[config.mk]
export PLATFORM = sky130hd
export DESIGN_NAME = bst_cmp
export DESIGN_NICKNAME = d
export VERILOG_FILES = /design/src/rtl/bst_pkg.sv /design/src/rtl/bst_cmp.sv
export SDC_FILE = /design/constraint.sdc
export NUM_CORES = 1
export LEC_CHECK = 0
export BUFFER_PORTS_ARGS = -buffer_cell sky130_fd_sc_hd__buf_2
export CAP_MARGIN = 20
export CORE_MARGIN = 5
export CORE_UTILIZATION = 54
export DETAILED_ROUTE_END_ITERATION = 6
export PLACE_DENSITY = 0.95
export SLEW_MARGIN = 20
export SYNTH_ARGS = -nofsm -noshare
export SYNTH_HDL_FRONTEND = slang
export SYNTH_SLANG_ARGS = --single-unit
export TNS_END_PERCENT = 100
[constraint.sdc]
create_clock -name vclk -period 3.05
set_input_delay 0.1525 -clock vclk [all_inputs]
set_output_delay 0.1525 -clock vclk [all_outputs]
set_load 0.02 [all_outputs]
## config.mk

```make
export PLATFORM = sky130hd
export DESIGN_NAME = matrix4x4_multiply_flat
export DESIGN_NICKNAME = d
export VERILOG_FILES = /design/src/mm4_pkg.sv /design/src/mm4_if.sv /design/src/mm4_store.sv /design/src/mm4_mac.sv /design/src/matrix4x4_multiply.sv /design/src/flat_wrapper.sv
export SDC_FILE = /design/constraint.sdc
export NUM_CORES = 1
export LEC_CHECK = 0
export CAP_MARGIN = 5
export CELL_PAD_IN_SITES_DETAIL_PLACEMENT = 1
export CELL_PAD_IN_SITES_GLOBAL_PLACEMENT = 1
export CORE_MARGIN = 3
export CORE_UTILIZATION = 61
export CTS_BUF_LIST = sky130_fd_sc_hd__clkbuf_8
export CTS_CLUSTER_DIAMETER = 60
export DETAILED_ROUTE_END_ITERATION = 16
export DONT_BUFFER_PORTS = 1
export PLACE_DENSITY_LB_ADDON = 0.1
export SETUP_SLACK_MARGIN = 0.05
export SLEW_MARGIN = 25
export SYNTH_ARGS = -nofsm -noshare
export SYNTH_HDL_FRONTEND = slang
export SYNTH_SLANG_ARGS = --single-unit
export TNS_END_PERCENT = 20
```

## constraint.sdc

```tcl
create_clock -name clk -period 16.5 [get_ports clk]
set_input_delay 1.65 -clock clk [delete_from_list [all_inputs] [get_ports clk]]
set_output_delay 1.65 -clock clk [all_outputs]
set_load 0.05 [all_outputs]
```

--------

**EXERCISE GOAL**
The full set of entries must be restated exactly, with none omitted.

**SOLUTION TO THE PROBLEM**
[config.mk]
export PLATFORM = sky130hd
export DESIGN_NAME = bst_cmp
export DESIGN_NICKNAME = d
export VERILOG_FILES = /design/src/rtl/bst_pkg.sv /design/src/rtl/bst_cmp.sv
export SDC_FILE = /design/constraint.sdc
export NUM_CORES = 1
export LEC_CHECK = 0
export BUFFER_PORTS_ARGS = -buffer_cell sky130_fd_sc_hd__buf_2
export CAP_MARGIN = 20
export CORE_MARGIN = 5
export CORE_UTILIZATION = 54
export DETAILED_ROUTE_END_ITERATION = 6
export PLACE_DENSITY = 0.95
export SLEW_MARGIN = 20
export SYNTH_ARGS = -nofsm -noshare
export SYNTH_HDL_FRONTEND = slang
export SYNTH_SLANG_ARGS = --single-unit
export TNS_END_PERCENT = 100
[constraint.sdc]
create_clock -name vclk -period 3.05
set_input_delay 0.1525 -clock vclk [all_inputs]
set_output_delay 0.1525 -clock vclk [all_outputs]
set_load 0.02 [all_outputs]
## config.mk

```make
export PLATFORM = sky130hd
export DESIGN_NAME = matrix4x4_multiply_flat
export DESIGN_NICKNAME = d
export VERILOG_FILES = /design/src/mm4_pkg.sv /design/src/mm4_if.sv /design/src/mm4_store.sv /design/src/mm4_mac.sv /design/src/matrix4x4_multiply.sv /design/src/flat_wrapper.sv
export SDC_FILE = /design/constraint.sdc
export NUM_CORES = 1
export LEC_CHECK = 0
export CAP_MARGIN = 5
export CELL_PAD_IN_SITES_DETAIL_PLACEMENT = 1
export CELL_PAD_IN_SITES_GLOBAL_PLACEMENT = 1
export CORE_MARGIN = 3
export CORE_UTILIZATION = 61
export CTS_BUF_LIST = sky130_fd_sc_hd__clkbuf_8
export CTS_CLUSTER_DIAMETER = 60
export DETAILED_ROUTE_END_ITERATION = 16
export DONT_BUFFER_PORTS = 1
export PLACE_DENSITY_LB_ADDON = 0.1
export SETUP_SLACK_MARGIN = 0.05
export SLEW_MARGIN = 25
export SYNTH_ARGS = -nofsm -noshare
export SYNTH_HDL_FRONTEND = slang
export SYNTH_SLANG_ARGS = --single-unit
export TNS_END_PERCENT = 20
```

## constraint.sdc

```tcl
create_clock -name clk -period 16.5 [get_ports clk]
set_input_delay 1.65 -clock clk [delete_from_list [all_inputs] [get_ports clk]]
set_output_delay 1.65 -clock clk [all_outputs]
set_load 0.05 [all_outputs]
```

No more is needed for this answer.